Beijing's primary and high schools have been ordered to repay up to 77.13 million yuan(US$9.31 million) in random fees charged to pupils, mainly said to be sponsorship.
The fifty-five school officials involved were also sanctioned in the latest drive by the municipal government to cut back rising random fees charged by schools, city officials said Monday.
Hefty school fees have become a headache to parents of school-aged children in the Chinese capital.
The charges, ranging from thousands of yuan to tens of thousands yuan for each pupil, are often said to be sponsorship from parents.
The money is often spent on improving teaching facilities, but in many cases, is also used to pay teachers' bonuses or even for travel bills for teachers and school officials.

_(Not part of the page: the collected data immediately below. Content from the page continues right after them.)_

module clock_div_thirty_two(clk_in, rst, clk_div_32);
input clk_in, rst;
output reg clk_div_32 = 0;
reg [3:0] a = 4'b0000;
always @(posedge clk_in) begin
	if (rst) a <= 4'b0000;
	else  a <= a + 1'b1;	
	if (a == 4'b1111) clk_div_32 <= !clk_div_32;
end
endmodule
module clock_div_twenty_six(clk_in, rst, clk_div_26);
input clk_in, rst;
output reg clk_div_26 = 0;
reg [3:0] a = 4'b0000;
always @(posedge clk_in) begin
	if (rst) a <= 4'b0000;
	else  a <= a + 1'b1;	
	if (a == 12) begin
		clk_div_26 <= !clk_div_26;
		a <= 4'b0000;
	end
end
endmodule
module clock_div_three(clk_in, rst, clk_div_3, clk_pos,
clk_neg);
input clk_in, rst;
output clk_div_3;
output reg clk_pos = 0, clk_neg = 0;
reg [3:0] a = 4'b0000;
reg [3:0] b = 4'b0000;
always @(posedge clk_in) begin
	if (rst) a <= 4'b0000;
	else  a <= a + 1'b1;	
	if (a == 2) begin
		a <= 4'b0000;
	end	
	if (a == 1) clk_pos <= 1;
	else clk_pos <= 0;
end
always @(negedge clk_in) begin
	if (rst) b <= 4'b0000;
	else  b <= b + 1'b1;	
	if (b == 2) begin
		b <= 4'b0000;
	end	
	if (b == 1) clk_neg <= 1;
	else clk_neg <= 0;
end
assign clk_div_3 = clk_pos | clk_neg;
endmodule
[./design.v]
`timescale 1ns / 1ps
module FPCVT( S, E, F, D
    );
input [12:0] D;
output reg S;
output reg [2:0] E;
output reg [4:0] F;
wire MSB;
reg [12:0] converted;
reg [4:0] leadingZeros;
reg foundZeros;
reg [4:0] i;
assign MSB = D[12];
always @(MSB) begin  
	S = MSB;
end
always @(D or MSB) begin  
	if (D == 13'b1_0000_0000_0000) begin  
		converted = 13'b0_1111_1111_1111;
	end
	else begin
		if (MSB == 1) converted = ~D + 1;
		else if (MSB == 0) converted = D;
	end
end
always @(converted) begin 
	leadingZeros = 0;
	foundZeros = 0;
	i = 0;
	for (; i < 14; i = i+1) begin
		if (leadingZeros == 13) foundZeros = 1;
		if (foundZeros == 1);
		else if (converted[12 - leadingZeros] == 1) foundZeros = 1;
		else leadingZeros = leadingZeros + 1;
	end
	if (leadingZeros >= 8) begin
		E = 0;
		F = converted[4:0];
	end
	else begin
		E = 8 - leadingZeros;
		F =  converted[(12 - leadingZeros) -: 5];
		if (converted[12 - 5 - 1 - leadingZeros] == 1) begin
			if (F == 5'b11111) begin
				if (E == 7);
				else begin
					E = E + 1;
					F = (F + 1) >> 1;
				end
			end
			else F = F + 1;
		end
	end	
end
endmodule
[./config.mk]
export PLATFORM = sky130hd
export DESIGN_NAME = FPCVT
export DESIGN_NICKNAME = FPCVT
export VERILOG_FILES = /design/flow/design.v
export SDC_FILE = /design/flow/constraint.sdc
export NUM_CORES = 4
export LEC_CHECK = 1
export CORE_AREA = 10 10 99 99
export DIE_AREA = 0 0 109 109
export SYNTH_HDL_FRONTEND = slang
[./run.sh]
#!/bin/bash
# OpenROAD 26Q1-2900-gdf79404cd8, Yosys 0.63+post, stock flow scripts
make -C /OpenROAD-flow-scripts/flow DESIGN_CONFIG=/design/flow/config.mk WORK_HOME=/design/flow/orfs finish
[./constraint.sdc]
current_design FPCVT

set clk_period 15.1
set clk_io_pct 0.2

create_clock -name clk0 -period $clk_period

set non_clock_inputs [all_inputs -no_clocks]
set_input_delay [expr $clk_period * $clk_io_pct] -clock clk0 $non_clock_inputs
set_output_delay [expr $clk_period * $clk_io_pct] -clock clk0 [all_outputs]
==> Changelog: implementation <==
### Changed

- Starting utilization of the core area: 0.730
- Outcome: did not finish
- Final weighted congestion of routability-driven global placement: between 1 and 1.5
- Number of ports placed on the die boundary: 22
- Stopping stage: 3_5_place_dp
- Horizontal die dimension: 109 um
- Synthesis area per yosys: between 0.005 and 0.006 mm2
- Row count: 32
- First error: [ERROR DPL-0036] Detailed placement failed.
- Yosys warning tally: 0
- Count of input and output buffers: 22
- Seq share, synth: 0
- Tally of unique sky130hd cells used after synthesis: ~120
- Synthesized area per cell: 6.90 um2
- Post-synthesis instance total: between 800 and 900
- Vertical die size: between 100 and 150 um
- Cell count listed in synth_stat.txt: a little over 800
- Synth Cell Area: approximately 0.0056 mm2
metrics by stage:
| step | setup TNS, ps | std cells | hold slack (ps) | area [um2] | total power (W) |
|---|---|---|---|---|---|
| after floorplan | -90760 | 817 | 6110 | 6110 | 0.000554 |
| after global placement | -87450 | 1238 | 7120 | 8670 | 0.000887 |
cell usage after synthesis (all sizes together) (19+ instances only):
master,n,area share
ha,20,0.044
and2,19,0.022
o21ai,55,0.051
clkbuf,23,0.015
nand2,69,0.047
o211ai,24,0.034
inv,34,0.023
a21oi,46,0.043
nor3,43,0.039
nand3,37,0.035
xnor2,19,0.031
nor2,78,0.055
logic make-up after synthesis:
logic type      Yosys count  synth area share
xor+xnor                 28            0.0535
simple gates            354             0.336
mux                      35            0.0810
compound gates          304             0.427
buf+inv                  76            0.0586
fa+ha+maj                20            0.0444
No activity file was given, so power comes from the tool's default toggle rates.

A recent survey in Beijing, Shanghai and Guangzhou by the China Economic Performance Monitor Center, an organization under the National Bureau of Statistics, showed that 54.3 percent of polled residents said the growth of school fees has been faster than it should be.
In response to increasing public complaints, the Beijing city authority has opened a special office to check up on random fees charged by schools.
According to the office, inspectors from the municipal education, supervision and price authorities have recently examined 63 schools, exposing over 200 cases of random charges.
Previously, an inspection of 1,296 schools by district and county authorities exposed 180 similar cases.
Detailed results of the two investigations are yet to be reported, officials said.